THE TASK> The records that follow are to be repeated exactly, in full.

Saved data entries
===== ./config.mk =====
export PLATFORM = sky130hd
export DESIGN_NAME = rom
export DESIGN_NICKNAME = rom
export VERILOG_FILES = /design/flow/design.v
export SDC_FILE = /design/flow/constraint.sdc
export NUM_CORES = 4
export LEC_CHECK = 1
export CORE_AREA = 10 10 82 82
export DIE_AREA = 0 0 92 92

===== ./constraint.sdc =====
current_design rom

set clk_period 2.8
set clk_io_pct 0.2

create_clock -name clk0 -period $clk_period

set non_clock_inputs [all_inputs -no_clocks]
set_input_delay [expr $clk_period * $clk_io_pct] -clock clk0 $non_clock_inputs
set_output_delay [expr $clk_period * $clk_io_pct] -clock clk0 [all_outputs]

===== ./design.v =====
module rom (
    input logic [11:0] addr, 
    output logic [31:0] inst
);
   logic [31:0] rom [0:127];
assign rom[0]  = 32'h00000013;
assign rom[1]  = 32'h00000013;
assign rom[2]  = 32'h20000537;
assign rom[3]  = 32'h00350513;
assign rom[4]  = 32'h09B00593;
assign rom[5]  = 32'h00B52023;
assign rom[6]  = 32'h20000537;
assign rom[7]  = 32'h00150513;
assign rom[8]  = 32'h00100593;
assign rom[9]  = 32'h00B52023;
assign rom[10] = 32'h20000537;
assign rom[11] = 32'h00050513;
assign rom[12] = 32'h04600593;
assign rom[13] = 32'h00B52023;
assign rom[14] = 32'h20000537;
assign rom[15] = 32'h00350513;
assign rom[16] = 32'h01B00593;
assign rom[17] = 32'h00B52023;
assign rom[18] = 32'h20000537;
assign rom[19] = 32'h00000613;
assign rom[20] = 32'h00000693;
assign rom[21] = 32'h00552583;
assign rom[22] = 32'h0015F593;
assign rom[23] = 32'hFE058CE3;
assign rom[24] = 32'h04069463;
assign rom[25] = 32'h00061E63;
assign rom[26] = 32'h00052603;
assign rom[27] = 32'h00000013;
assign rom[28] = 32'h00000013;
assign rom[29] = 32'h00000013;
assign rom[30] = 32'h00000013;
assign rom[31] = 32'hFD9FF06F;
assign rom[32] = 32'h00052683;
assign rom[33] = 32'h00000013;
assign rom[34] = 32'h00000013;
assign rom[35] = 32'h00000013;
assign rom[36] = 32'h00869693;
assign rom[37] = 32'h10000737;
assign rom[38] = 32'h00C6C6B3;
assign rom[39] = 32'h00E6C6B3;
assign rom[40] = 32'h10000637;
assign rom[41] = 32'hFB1FF06F;
assign rom[42] = 32'h00052583;
assign rom[43] = 32'h00000013;
assign rom[44] = 32'h00000013;
assign rom[45] = 32'h00000013;
assign rom[46] = 32'h00B60023;
assign rom[47] = 32'h00160613;
assign rom[48] = 32'h00D65463;
assign rom[49] = 32'hF91FF06F;
assign rom[50] = 32'h10000537;
assign rom[51] = 32'h00050513;
assign rom[52] = 32'h000500E7;
    assign inst = rom[addr >> 2];
endmodule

EXPECTED ANSWER>
===== ./config.mk =====
export PLATFORM = sky130hd
export DESIGN_NAME = rom
export DESIGN_NICKNAME = rom
export VERILOG_FILES = /design/flow/design.v
export SDC_FILE = /design/flow/constraint.sdc
export NUM_CORES = 4
export LEC_CHECK = 1
export CORE_AREA = 10 10 82 82
export DIE_AREA = 0 0 92 92

===== ./constraint.sdc =====
current_design rom

set clk_period 2.8
set clk_io_pct 0.2

create_clock -name clk0 -period $clk_period

set non_clock_inputs [all_inputs -no_clocks]
set_input_delay [expr $clk_period * $clk_io_pct] -clock clk0 $non_clock_inputs
set_output_delay [expr $clk_period * $clk_io_pct] -clock clk0 [all_outputs]

===== ./design.v =====
module rom (
    input logic [11:0] addr, 
    output logic [31:0] inst
);
   logic [31:0] rom [0:127];
assign rom[0]  = 32'h00000013;
assign rom[1]  = 32'h00000013;
assign rom[2]  = 32'h20000537;
assign rom[3]  = 32'h00350513;
assign rom[4]  = 32'h09B00593;
assign rom[5]  = 32'h00B52023;
assign rom[6]  = 32'h20000537;
assign rom[7]  = 32'h00150513;
assign rom[8]  = 32'h00100593;
assign rom[9]  = 32'h00B52023;
assign rom[10] = 32'h20000537;
assign rom[11] = 32'h00050513;
assign rom[12] = 32'h04600593;
assign rom[13] = 32'h00B52023;
assign rom[14] = 32'h20000537;
assign rom[15] = 32'h00350513;
assign rom[16] = 32'h01B00593;
assign rom[17] = 32'h00B52023;
assign rom[18] = 32'h20000537;
assign rom[19] = 32'h00000613;
assign rom[20] = 32'h00000693;
assign rom[21] = 32'h00552583;
assign rom[22] = 32'h0015F593;
assign rom[23] = 32'hFE058CE3;
assign rom[24] = 32'h04069463;
assign rom[25] = 32'h00061E63;
assign rom[26] = 32'h00052603;
assign rom[27] = 32'h00000013;
assign rom[28] = 32'h00000013;
assign rom[29] = 32'h00000013;
assign rom[30] = 32'h00000013;
assign rom[31] = 32'hFD9FF06F;
assign rom[32] = 32'h00052683;
assign rom[33] = 32'h00000013;
assign rom[34] = 32'h00000013;
assign rom[35] = 32'h00000013;
assign rom[36] = 32'h00869693;
assign rom[37] = 32'h10000737;
assign rom[38] = 32'h00C6C6B3;
assign rom[39] = 32'h00E6C6B3;
assign rom[40] = 32'h10000637;
assign rom[41] = 32'hFB1FF06F;
assign rom[42] = 32'h00052583;
assign rom[43] = 32'h00000013;
assign rom[44] = 32'h00000013;
assign rom[45] = 32'h00000013;
assign rom[46] = 32'h00B60023;
assign rom[47] = 32'h00160613;
assign rom[48] = 32'h00D65463;
assign rom[49] = 32'hF91FF06F;
assign rom[50] = 32'h10000537;
assign rom[51] = 32'h00050513;
assign rom[52] = 32'h000500E7;
    assign inst = rom[addr >> 2];
endmodule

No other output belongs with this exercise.